Instructions to follow:
Once the line with "Design APB_TOP, start" is found in the data, output it and each following line exactly, up to and including the line with "job 2942: changes", and nothing before or after.

Entries provided:
==> job 4480: inputs <==
Design APB_TOP, start of the top module:
module APB_TOP(
    input PCLK, PRESETn,
    input ST, WEN,
    input [8:0] APB_WADRS, APB_RADRS,
    input [7:0] APB_WDATA,
    output [7:0] APB_RDATA_OUT,
    output PSLVERR
);
    wire PSEL, PENABLE, PWRITE, PREADY;
    wire [8:0] PADDR;
    wire [7:0] PWDATA, PRDATA;
    APB_MASTER MASTER_INST (
        .PCLK(PCLK),
        .PRESETn(PRESETn),
        .PREADY(PREADY),
        .ST(ST),
        .WEN(WEN),
        .APB_WADRS(APB_WADRS),
        .APB_RADRS(APB_RADRS),
        .APB_WDATA(APB_WDATA),
        .PRDATA(PRDATA),
        .PSEL(PSEL),
        .PLSVERR(PSLVERR),
        .PENABLE(PENABLE),
        .PWRITE(PWRITE),
        .PADDR(PADDR),
        .PWDATA(PWDATA),
        .APB_RDATA_OUT(APB_RDATA_OUT)
    );
    APB_SLAVE SLAVE_INST (
        .PCLK(PCLK),
        .PRESETn(PRESETn),
        .PSEL(PSEL),
        .PENABLE(PENABLE),
        .PWRITE(PWRITE),
        .PADDR(PADDR[7:0]),  
        .PWDATA(PWDATA),
        .PRDATA(PRDATA),
        .PREADY(PREADY)
    );
endmodule
Settings: LEC_CHECK=0, ABC_AREA=1, CAP_MARGIN=0, CELL_PAD_IN_SITES_GLOBAL_PLACEMENT=3, CORE_ASPECT_RATIO=0.66, CORE_MARGIN=3, CORE_UTILIZATION=40, PLACE_DENSITY_LB_ADDON=0.24, SLEW_MARGIN=40, TNS_END_PERCENT=55; clock period 2.7 ns.
run.sh (not shown) runs the stock make flow with config.mk's settings and CLKGATE_MAP_FILE=.
==> job 2942: changes against job 4480 <==
Settings changed: CAP_MARGIN 0 to 20, CELL_PAD_IN_SITES_GLOBAL_PLACEMENT 3 to unset, CORE_ASPECT_RATIO 0.66 to unset, CORE_MARGIN 3 to 2, CORE_UTILIZATION 40 to 70, PLACE_DENSITY_LB_ADDON 0.24 to unset, SLEW_MARGIN 40 to 20, TNS_END_PERCENT 55 to unset.
==> flow/constraint.sdc (replaced) <==
create_clock -name core_clock -period 1.95 [get_ports {PCLK}]
set_input_delay 0.3900 -clock core_clock [delete_from_list [all_inputs] [get_ports {PCLK}]]
set_output_delay 0.3900 -clock core_clock [all_outputs]
set_load 0.01 [all_outputs]
==> notes <==
- Job 2942 finished but failed the layout checks on setup timing. Job 4480 finished with timing, DRC and antenna clean.
- In job 2942 the critical path depth is higher than in job 4480, by 1.
- Of job 2942 and job 4480, job 2942 has the higher non-clock buffer count (gap 62).
- Of job 4480 and job 2942, job 4480 has the higher worst hold slack (gap 0.098 ns).
- In job 4480 the sequential power is smaller than in job 2942, by 28%.
- Against job 4480, the fmax of job 2942 is larger by about 11%.
- Count of clock-buffer cells in the layout: job 4480 is lower than job 2942 (1).
- Combinational power: job 2942 is larger than job 4480 (about 90%).
- In job 4480 the via count is smaller than in job 2942, by about 12%.
- Of job 4480 and job 2942, job 4480 has the higher worst setup slack (gap 0.52 ns).
- In job 2942 the sequential share of layout area is lower than in job 4480, by 3.8 points.
==> figures <==
	job 2942	job 4480
Status	failed layout checks	timing/DRC/antenna clean
Reasons for failing layout checks	setup timing	-
Fraction of area in clock buffers and inverters	0.0704	0.0692
Critical path data arrival time	2.55 ns	2.86 ns
Final cell count without fillers	2546	2830
Highest achievable clock rate	480 MHz	432 MHz
Number of OpenROAD warnings	31	27
Clock edge transition at the registers on the reported setup and hold paths	0.06 ns	0.07 ns
Worst Hold Launch	APB_WDATA[6]	MASTER_INST.PADDR[8]
Net total in the final layout	2133	2071
Endpoint with the worst hold slack	MASTER_INST.PWDATA[6]	MASTER_INST.PLSVERR
FF-to-FF End	MASTER_INST.rdata[6]	MASTER_INST.rdata[1]
Die Ht	183 um	198 um
Setup TNS Final	-0.583 ns	0 ns
Area inside the core boundary	31500 um2	54600 um2
Summed area of non-filler cells in the final layout	27800 um2	26000 um2
# fillers	1362	5006
Final hold slack	0.361 ns	0.459 ns
Clock group power	11.5 mW	7.69 mW
Met3 global-route usage	0.0689	0.0421
Dpl cells	2419	2728
Post-DR vias/cell	6.61	5.23
No activity file was given, so power comes from the tool's default toggle rates.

Answer space:
Design APB_TOP, start of the top module:
module APB_TOP(
    input PCLK, PRESETn,
    input ST, WEN,
    input [8:0] APB_WADRS, APB_RADRS,
    input [7:0] APB_WDATA,
    output [7:0] APB_RDATA_OUT,
    output PSLVERR
);
    wire PSEL, PENABLE, PWRITE, PREADY;
    wire [8:0] PADDR;
    wire [7:0] PWDATA, PRDATA;
    APB_MASTER MASTER_INST (
        .PCLK(PCLK),
        .PRESETn(PRESETn),
        .PREADY(PREADY),
        .ST(ST),
        .WEN(WEN),
        .APB_WADRS(APB_WADRS),
        .APB_RADRS(APB_RADRS),
        .APB_WDATA(APB_WDATA),
        .PRDATA(PRDATA),
        .PSEL(PSEL),
        .PLSVERR(PSLVERR),
        .PENABLE(PENABLE),
        .PWRITE(PWRITE),
        .PADDR(PADDR),
        .PWDATA(PWDATA),
        .APB_RDATA_OUT(APB_RDATA_OUT)
    );
    APB_SLAVE SLAVE_INST (
        .PCLK(PCLK),
        .PRESETn(PRESETn),
        .PSEL(PSEL),
        .PENABLE(PENABLE),
        .PWRITE(PWRITE),
        .PADDR(PADDR[7:0]),  
        .PWDATA(PWDATA),
        .PRDATA(PRDATA),
        .PREADY(PREADY)
    );
endmodule
Settings: LEC_CHECK=0, ABC_AREA=1, CAP_MARGIN=0, CELL_PAD_IN_SITES_GLOBAL_PLACEMENT=3, CORE_ASPECT_RATIO=0.66, CORE_MARGIN=3, CORE_UTILIZATION=40, PLACE_DENSITY_LB_ADDON=0.24, SLEW_MARGIN=40, TNS_END_PERCENT=55; clock period 2.7 ns.
run.sh (not shown) runs the stock make flow with config.mk's settings and CLKGATE_MAP_FILE=.
==> job 2942: changes against job 4480 <==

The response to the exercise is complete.